ROCProfiler v2#
DISCLAIMER#
The information presented in this document is for informational purposes only and may contain technical inaccuracies, omissions, and typographical errors. The information contained herein is subject to change and may be rendered inaccurate for many reasons, including but not limited to product and roadmap changes, component and motherboard version changes, new model and/or product releases, product differences between differing manufacturers, software changes, BIOS flashes, firmware upgrades, or the like. Any computer system has risks of security vulnerabilities that cannot be completely prevented or mitigated. AMD assumes no obligation to update or otherwise correct or revise this information. However, AMD reserves the right to revise this information and to make changes from time to time to the content hereof without obligation of AMD to notify any person of such revisions or changes.THIS INFORMATION IS PROVIDED ‘AS IS.” AMD MAKES NO REPRESENTATIONS OR WARRANTIES WITH RESPECT TO THE CONTENTS HEREOF AND ASSUMES NO RESPONSIBILITY FOR ANY INACCURACIES, ERRORS, OR OMISSIONS THAT MAY APPEAR IN THIS INFORMATION. AMD SPECIFICALLY DISCLAIMS ANY IMPLIED WARRANTIES OF NON-INFRINGEMENT, MERCHANTABILITY, OR FITNESS FOR ANY PARTICULAR PURPOSE. IN NO EVENT WILL AMD BE LIABLE TO ANY PERSON FOR ANY RELIANCE, DIRECT, INDIRECT, SPECIAL, OR OTHER CONSEQUENTIAL DAMAGES ARISING FROM THE USE OF ANY INFORMATION CONTAINED HEREIN, EVEN IF AMD IS EXPRESSLY ADVISED OF THE POSSIBILITY OF SUCH DAMAGES. AMD, the AMD Arrow logo, and combinations thereof are trademarks of Advanced Micro Devices, Inc. Other product names used in this publication are for identification purposes only and may be trademarks of their respective companies.

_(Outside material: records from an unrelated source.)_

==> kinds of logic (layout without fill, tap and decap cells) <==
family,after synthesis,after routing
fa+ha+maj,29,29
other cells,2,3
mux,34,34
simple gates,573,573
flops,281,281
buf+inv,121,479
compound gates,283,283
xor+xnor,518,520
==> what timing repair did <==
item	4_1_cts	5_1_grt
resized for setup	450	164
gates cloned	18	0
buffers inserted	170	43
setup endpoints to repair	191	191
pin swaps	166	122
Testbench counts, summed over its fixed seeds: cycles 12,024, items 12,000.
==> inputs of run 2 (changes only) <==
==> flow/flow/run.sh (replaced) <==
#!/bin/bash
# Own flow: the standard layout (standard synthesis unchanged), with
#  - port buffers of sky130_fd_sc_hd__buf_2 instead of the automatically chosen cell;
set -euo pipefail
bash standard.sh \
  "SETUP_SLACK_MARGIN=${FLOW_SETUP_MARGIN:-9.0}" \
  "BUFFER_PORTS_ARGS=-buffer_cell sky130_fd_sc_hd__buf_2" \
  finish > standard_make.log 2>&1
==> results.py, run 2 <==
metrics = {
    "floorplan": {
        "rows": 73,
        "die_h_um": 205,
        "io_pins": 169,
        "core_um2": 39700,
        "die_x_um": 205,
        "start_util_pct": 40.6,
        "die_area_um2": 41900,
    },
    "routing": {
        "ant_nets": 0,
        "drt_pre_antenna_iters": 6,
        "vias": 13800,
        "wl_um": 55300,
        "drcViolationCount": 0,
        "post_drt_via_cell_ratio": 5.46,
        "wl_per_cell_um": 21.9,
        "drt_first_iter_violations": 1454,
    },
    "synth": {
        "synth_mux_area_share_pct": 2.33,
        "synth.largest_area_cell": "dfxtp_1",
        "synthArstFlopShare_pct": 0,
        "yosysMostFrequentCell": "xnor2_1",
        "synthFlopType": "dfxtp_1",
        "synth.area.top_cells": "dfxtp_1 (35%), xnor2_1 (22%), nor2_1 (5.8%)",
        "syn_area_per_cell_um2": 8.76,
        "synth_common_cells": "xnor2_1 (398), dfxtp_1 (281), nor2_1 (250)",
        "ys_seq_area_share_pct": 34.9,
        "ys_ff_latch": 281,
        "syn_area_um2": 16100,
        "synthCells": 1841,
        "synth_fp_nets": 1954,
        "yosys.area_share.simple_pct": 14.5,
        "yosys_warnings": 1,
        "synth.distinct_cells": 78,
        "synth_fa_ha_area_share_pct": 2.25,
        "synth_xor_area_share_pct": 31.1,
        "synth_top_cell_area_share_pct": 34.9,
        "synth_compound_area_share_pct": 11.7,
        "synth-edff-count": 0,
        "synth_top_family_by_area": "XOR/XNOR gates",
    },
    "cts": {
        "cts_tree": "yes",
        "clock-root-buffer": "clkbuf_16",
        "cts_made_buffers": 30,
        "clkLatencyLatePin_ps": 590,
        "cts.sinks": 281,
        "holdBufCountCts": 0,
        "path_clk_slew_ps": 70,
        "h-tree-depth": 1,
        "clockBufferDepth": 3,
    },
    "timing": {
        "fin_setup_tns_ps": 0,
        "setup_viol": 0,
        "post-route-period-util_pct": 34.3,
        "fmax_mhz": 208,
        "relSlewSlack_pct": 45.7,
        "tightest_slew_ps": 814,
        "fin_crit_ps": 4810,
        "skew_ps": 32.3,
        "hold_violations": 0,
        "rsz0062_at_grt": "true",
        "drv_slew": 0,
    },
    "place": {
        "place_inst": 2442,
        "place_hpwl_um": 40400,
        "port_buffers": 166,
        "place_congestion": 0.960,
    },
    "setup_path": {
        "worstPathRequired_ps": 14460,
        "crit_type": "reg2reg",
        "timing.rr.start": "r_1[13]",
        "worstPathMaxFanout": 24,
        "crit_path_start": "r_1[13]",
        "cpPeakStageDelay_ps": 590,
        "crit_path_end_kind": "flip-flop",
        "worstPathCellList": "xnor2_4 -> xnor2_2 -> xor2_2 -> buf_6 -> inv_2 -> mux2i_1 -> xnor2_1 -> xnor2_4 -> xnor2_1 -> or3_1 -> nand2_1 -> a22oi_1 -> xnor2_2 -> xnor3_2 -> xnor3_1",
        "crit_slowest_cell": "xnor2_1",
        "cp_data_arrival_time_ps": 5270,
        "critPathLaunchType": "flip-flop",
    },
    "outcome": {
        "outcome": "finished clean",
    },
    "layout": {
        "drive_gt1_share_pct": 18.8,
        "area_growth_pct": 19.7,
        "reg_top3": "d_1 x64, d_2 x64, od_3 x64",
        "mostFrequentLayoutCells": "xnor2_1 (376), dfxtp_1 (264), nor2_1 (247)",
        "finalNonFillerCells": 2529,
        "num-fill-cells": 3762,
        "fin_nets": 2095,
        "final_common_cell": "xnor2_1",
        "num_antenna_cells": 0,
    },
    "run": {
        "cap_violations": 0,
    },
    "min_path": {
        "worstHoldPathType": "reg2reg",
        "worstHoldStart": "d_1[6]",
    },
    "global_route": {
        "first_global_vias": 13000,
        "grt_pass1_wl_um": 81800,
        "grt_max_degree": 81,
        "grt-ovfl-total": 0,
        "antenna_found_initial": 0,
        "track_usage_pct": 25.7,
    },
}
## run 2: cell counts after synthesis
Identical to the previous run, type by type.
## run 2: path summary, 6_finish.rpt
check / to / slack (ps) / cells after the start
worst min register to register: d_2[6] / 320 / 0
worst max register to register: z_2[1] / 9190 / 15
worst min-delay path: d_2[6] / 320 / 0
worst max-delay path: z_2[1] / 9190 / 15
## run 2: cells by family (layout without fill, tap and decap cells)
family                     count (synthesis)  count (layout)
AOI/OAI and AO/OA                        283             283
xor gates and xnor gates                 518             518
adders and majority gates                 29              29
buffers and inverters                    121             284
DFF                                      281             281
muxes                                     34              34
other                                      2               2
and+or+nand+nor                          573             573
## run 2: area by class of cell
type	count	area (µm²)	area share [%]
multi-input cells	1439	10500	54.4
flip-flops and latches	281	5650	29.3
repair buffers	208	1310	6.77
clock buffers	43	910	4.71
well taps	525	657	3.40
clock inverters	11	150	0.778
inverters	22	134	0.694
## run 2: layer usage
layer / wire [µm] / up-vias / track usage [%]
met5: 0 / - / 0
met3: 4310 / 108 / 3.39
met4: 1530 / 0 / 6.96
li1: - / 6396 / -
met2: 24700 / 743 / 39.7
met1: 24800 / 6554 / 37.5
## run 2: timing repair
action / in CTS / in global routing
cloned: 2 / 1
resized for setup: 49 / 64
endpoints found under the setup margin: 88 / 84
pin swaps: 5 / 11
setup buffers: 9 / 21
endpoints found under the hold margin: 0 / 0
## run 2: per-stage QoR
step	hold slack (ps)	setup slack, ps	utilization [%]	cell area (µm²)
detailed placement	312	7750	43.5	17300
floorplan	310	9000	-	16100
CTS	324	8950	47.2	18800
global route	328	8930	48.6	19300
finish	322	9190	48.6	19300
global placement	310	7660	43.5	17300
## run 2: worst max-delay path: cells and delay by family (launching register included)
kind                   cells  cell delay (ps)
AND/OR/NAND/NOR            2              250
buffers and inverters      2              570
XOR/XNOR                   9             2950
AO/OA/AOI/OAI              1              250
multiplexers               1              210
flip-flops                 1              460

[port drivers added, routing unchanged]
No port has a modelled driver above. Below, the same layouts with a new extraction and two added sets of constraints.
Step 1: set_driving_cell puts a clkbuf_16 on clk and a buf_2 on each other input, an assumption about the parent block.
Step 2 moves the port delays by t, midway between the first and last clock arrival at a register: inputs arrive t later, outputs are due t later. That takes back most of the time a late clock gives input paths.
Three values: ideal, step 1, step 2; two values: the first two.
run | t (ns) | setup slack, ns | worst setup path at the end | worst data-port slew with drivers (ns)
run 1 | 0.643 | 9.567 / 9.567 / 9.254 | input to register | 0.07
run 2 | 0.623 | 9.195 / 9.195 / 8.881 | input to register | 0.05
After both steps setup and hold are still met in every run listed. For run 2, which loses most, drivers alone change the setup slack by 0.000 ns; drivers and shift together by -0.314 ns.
This design comes from an exercise in tuning for small area, a short achievable clock period and few clock cycles per item on the open sky130 flow, not from production work. RTL that was checked went through simulation tests only; none was proved equivalent to the original. For run 6, only the layout was checked, not whether the RTL still works.

==> design/flow/design.v <==
module mdu (
    input  wire        clk,
    input  wire        rst,         
    input  wire        in_valid,
    output wire        in_ready,
    input  wire [3:0]  in_op,
    input  wire [31:0] in_a,
    input  wire [31:0] in_b,
    input  wire [63:0] in_acc,      
    output reg         out_valid,
    output reg         out_fault,   
    output reg  [31:0] out_lo,
    output reg  [31:0] out_hi,
    output reg         out_n,
    output reg         out_z,
    output reg         out_v
);
    reg        rdy;               
    reg        go;                
    reg [3:0]  i_op;
    reg [31:0] i_a, i_b;
    reg [63:0] i_acc;
    assign in_ready = rdy;
    wire accept = in_valid & rdy;
    always @(posedge clk)
        if (rdy) begin
            i_op  <= in_op;
            i_a   <= in_a;
            i_b   <= in_b;
            i_acc <= in_acc;
        end
    wire i_mul = ~i_op[3] | (i_op[3:1] == 3'b100);    
    wire m1 = go & i_mul;         
    reg  m2;                      
    reg  fm;                      
    reg  [3:0]  f_op;
    reg  [65:0] ps, pc;           
    wire        msg  = (i_op != 4'd2);
    wire [34:0] ax   = {{3{msg & i_a[31]}}, i_a};
    wire        msub = (i_op == 4'd5) | (i_op == 4'd7) | (i_op == 4'd9);
    reg [65:0] init;
    always @(*) begin
        case (i_op)
            4'd4, 4'd5: init = {34'd0, i_acc[31:0]};
            4'd6, 4'd7: init = {{4{i_acc[31]}}, i_acc[31:0], {30{i_op[0]}}};   
            4'd8, 4'd9: init = {{2{i_acc[63]}}, i_acc};
            default:    init = 66'd0;
        endcase
    end
    wire [65:0] initx = init ^ {66{msub}};
    function [26:0] benc;
        input [18:0] w;
        integer k;
        begin
            for (k = 0; k < 9; k = k + 1) begin
                benc[3*k]   = w[2*k+1] ^ w[2*k];
                benc[3*k+1] = (w[2*k+2] & ~w[2*k+1] & ~w[2*k]) | (~w[2*k+2] & w[2*k+1] & w[2*k]);
                benc[3*k+2] = w[2*k+2] & ~(w[2*k+1] & w[2*k]);
            end
        end
    endfunction
    wire [35:0] in_bx = {{4{(in_op != 4'd2) & in_b[31]}}, in_b};
    reg  [26:0] bdig;
    always @(posedge clk)
        bdig <= rdy ? benc(in_bx[35:17]) : benc({i_b[17:0], 1'b0});
    reg  [65:0] row [0:8];
    reg  [65:0] negs;
    integer j, i;
    always @(*) begin
        negs = 66'd0;
        for (j = 0; j < 9; j = j + 1) begin : rows
            reg one, two, neg;
            reg [34:0] v;
            one = bdig[3*j];
            two = bdig[3*j+1];
            neg = bdig[3*j+2];
            for (i = 0; i < 35; i = i + 1)
                v[i] = ((one & ax[i]) | (two & (i > 0 ? ax[i-1] : 1'b0))) ^ neg;
            v[34] = ~v[34];
            row[j] = {31'd0, v} << (2*j);
            negs[2*j] = neg;
        end
    end
    wire [65:0] kn   = ((~(66'd87381 << 34)) + 66'd1) | negs;
    wire [65:0] s_in = m2 ? {ps[47:0], 18'd0} : {{18{initx[65]}}, initx[65:18]};
    wire [65:0] c_in = m2 ? {pc[47:0], initx[17:0]} : 66'd0;
    function [131:0] csa;     
        input [65:0] x, y, z;
        begin
            csa[131:66] = x ^ y ^ z;
            csa[65:0]   = {((x & y) | (x & z) | (y & z)), 1'b0};
        end
    endfunction
    wire [131:0] l1a = csa(row[0], row[1], row[2]);
    wire [131:0] l1b = csa(row[3], row[4], row[5]);
    wire [131:0] l1c = csa(row[6], row[7], row[8]);
    wire [131:0] l1d = csa(s_in, c_in, kn);
    wire [131:0] l2a = csa(l1a[131:66], l1a[65:0], l1b[131:66]);
    wire [131:0] l2b = csa(l1b[65:0], l1c[131:66], l1c[65:0]);
    wire [131:0] l3a = csa(l2a[131:66], l2a[65:0], l2b[131:66]);
    wire [131:0] l3b = csa(l2b[65:0], l1d[131:66], l1d[65:0]);
    wire [131:0] l4a = csa(l3a[131:66], l3a[65:0], l3b[131:66]);
    wire [131:0] l5a = csa(l4a[131:66], l4a[65:0], l3b[65:0]);
    always @(posedge clk) begin
        ps <= l5a[131:66];
        pc <= l5a[65:0];
    end
    wire [65:0] pq = ps + pc;
    wire        f_sub  = (f_op == 4'd5) | (f_op == 4'd7) | (f_op == 4'd9);
    wire [65:0] fp     = pq ^ {66{f_sub}};
    wire        f_wide = (f_op == 4'd8) | (f_op == 4'd9);
    wire        f_q    = (f_op == 4'd3) | (f_op == 4'd6) | (f_op == 4'd7);
    wire        f_hi   = (f_op == 4'd1) | (f_op == 4'd2);
    wire        ovq    = ~(&fp[65:61] | ~|fp[65:61]);
    wire        ovl    = ~(&fp[65:63] | ~|fp[65:63]);
    reg  [31:0] f_lo, f_hw;
    reg         f_v, f_z;
    always @(*) begin
        f_hw = fp[63:32];
        if (f_wide) begin
            f_v  = ovl;
            f_z  = ~ovl & (fp[63:0] == 64'd0);
            f_lo = ovl ? {32{~fp[65]}} : fp[31:0];
            f_hw = ovl ? {fp[65], {31{~fp[65]}}} : fp[63:32];
        end else if (f_q) begin
            f_v  = ovq;
            f_z  = ~ovq & (fp[61:30] == 32'd0);
            f_lo = ovq ? {fp[65], {31{~fp[65]}}} : fp[61:30];
        end else if (f_hi) begin
            f_v  = 1'b0;
            f_z  = (fp[63:32] == 32'd0);
            f_lo = fp[63:32];
        end else begin
            f_v  = 1'b0;
            f_z  = (fp[31:0] == 32'd0);
            f_lo = fp[31:0];
        end
    end
    wire f_n = f_wide ? f_hw[31] : f_lo[31];
    function [5:0] clz32;
        input [31:0] v;
        integer i;
        begin
            clz32 = 6'd32;
            for (i = 0; i < 32; i = i + 1)
                if (v[i]) clz32 = 31 - i;
        end
    endfunction
    wire dp = go & ~i_mul;        
    reg  dbusy;                   
    reg  [4:0]  dcnt;             
    reg  fx;                      
    reg  d_sq;                    
    reg  d_rem;                   
    reg  d_neg;                   
    reg  d_dz;                    
    reg  [36:0] m;
    reg  [35:0] y;
    reg  [31:0] q;
    wire p_sq  = (i_op[3:1] == 3'b111);
    wire p_sgn = (i_op == 4'd10) | (i_op == 4'd12);
    wire p_rem = (i_op == 4'd12) | (i_op == 4'd13);
    wire a_neg = p_sgn & i_a[31];
    wire b_neg = p_sgn & i_b[31];
    wire [31:0] am = a_neg ? -i_a : i_a;
    wire [31:0] bm = b_neg ? -i_b : i_b;
    wire [5:0]  ca_r = clz32(a_neg ? ~i_a : i_a);
    wire [5:0]  ca_e = ca_r - {5'd0, a_neg};
    wire [5:0]  cb_e = clz32(b_neg ? ~i_b : i_b);
    wire        p_dz = ~p_sq & (i_b == 32'd0);
    wire [5:0]  dd   = cb_e - ca_e;
    wire        dgo  = (cb_e >= ca_e) & ~p_dz;
    wire [5:0]  dsh  = dd | 6'd1;
    wire [4:0]  pairs = 5'd16 - {1'b0, ca_r[5:1]};
    wire        sq_z  = (i_op[0] & i_a[31]) | (i_a == 32'd0);
    wire [4:0]  sq_st = i_op[0] ? pairs + 5'd15 : pairs;    
    wire [5:0]  ssh   = {ca_r[5:1], 1'b0} + (sq_st[0] ? 6'd0 : 6'd2);
    wire [4:0]  n_iter = p_sq ? (sq_z ? 5'd0 : ({1'b0, sq_st[4:1]} + {4'd0, sq_st[0]}))
                              : (dgo ? ({1'b0, dsh[5:1]} + 5'd1) : 5'd0);
    wire [31:0] sh_in  = p_sq ? i_a : bm;
    wire [5:0]  sh_amt = p_sq ? ssh : dsh;
    wire [35:0] sh_out = {4'd0, sh_in} << sh_amt;
    wire [35:0] yh  = {1'b0, y[35:4], d_sq ? 3'b001 : y[3:1]};
    wire [35:0] yh5 = {1'b0, y[35:4], d_sq ? 3'b101 : y[3:1]};
    wire [37:0] t1  = {1'b0, m} - {2'b00, y};
    wire [37:0] t2b = {1'b0, m} - {2'b00, yh};
    wire [37:0] t2a = {1'b0, m} - {2'b00, y} - {2'b00, yh5};
    wire        b1  = ~t1[37];
    wire        b2  = b1 ? ~t2a[37] : ~t2b[37];
    wire [36:0] rn  = b1 ? (b2 ? t2a[36:0] : t1[36:0]) : (b2 ? t2b[36:0] : m);
    always @(posedge clk) begin
        if (dp) begin
            d_sq  <= p_sq;
            d_rem <= p_rem;
            d_neg <= p_rem ? a_neg : (a_neg ^ b_neg);
            d_dz  <= p_dz;
        end
        if (dp) begin
            m <= p_sq ? {33'd0, sh_out[33:30]} : {5'd0, am};
            y <= p_sq ? 36'd4 : sh_out;
            q <= p_sq ? {sh_out[29:0], 2'b00} : 32'd0;
        end else if (d_sq) begin
            m <= {rn[32:0], q[31:28]};
            y <= {y[33:4], b1, b2, 4'b0100};
            q <= {q[27:0], 4'd0};
        end else begin
            m <= rn;
            y <= {2'b00, y[35:2]};
            q <= {q[29:0], b1, b2};
        end
    end
    wire [31:0] fix_v = d_sq ? y[35:4] : d_rem ? m[31:0] : q;
    wire [31:0] fix_r = d_neg ? -fix_v : fix_v;
    always @(posedge clk) begin
        if (rst) begin
            rdy       <= 1'b1;
            go        <= 1'b0;
            m2        <= 1'b0;
            fm        <= 1'b0;
            dbusy     <= 1'b0;
            fx        <= 1'b0;
            out_valid <= 1'b0;
        end else begin
            go  <= accept;
            m2  <= m1;
            fm  <= m2;
            fx  <= (dp & (n_iter == 5'd0)) | (dbusy & (dcnt == 5'd1));
            if (dp) begin
                dbusy <= (n_iter != 5'd0);
                dcnt  <= n_iter;
            end else if (dbusy) begin
                dbusy <= (dcnt != 5'd1);
                dcnt  <= dcnt - 5'd1;
            end
            rdy <= ~accept & (m1 ? 1'b1 :
                              dp ? (n_iter <= 5'd1) :
                              dbusy ? (dcnt <= 5'd2) : 1'b1);
            out_valid <= fm | fx;
        end
    end
    always @(posedge clk) begin
        f_op <= i_op;
        out_fault <= ~fm & d_dz;
        out_lo    <= fm ? f_lo : fix_r;
        out_hi    <= f_hw;
        out_n     <= f_n;
        out_z     <= f_z;
        out_v     <= f_v;
    end
endmodule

© 2022 Advanced Micro Devices, Inc. All Rights Reserved.
Introduction#
ROCProfilerV2 is a newly developed design for AMD’s tooling infrastructure that provides a hardware specific low level performance analysis interface for profiling of GPU compute applications. The first API library version for ROCProfiler v2 is 9.0.0
Note: ROCProfilerV2 is currently considered a beta version and is subject to change in future releases
Modules#
Counters
Hardware
Generic Buffer
Session
Filter
Tools
Plugins
Samples
Tests
Getting started#
Requirements#
makecache
Gtest Development Package (Ubuntu: libgtest-dev)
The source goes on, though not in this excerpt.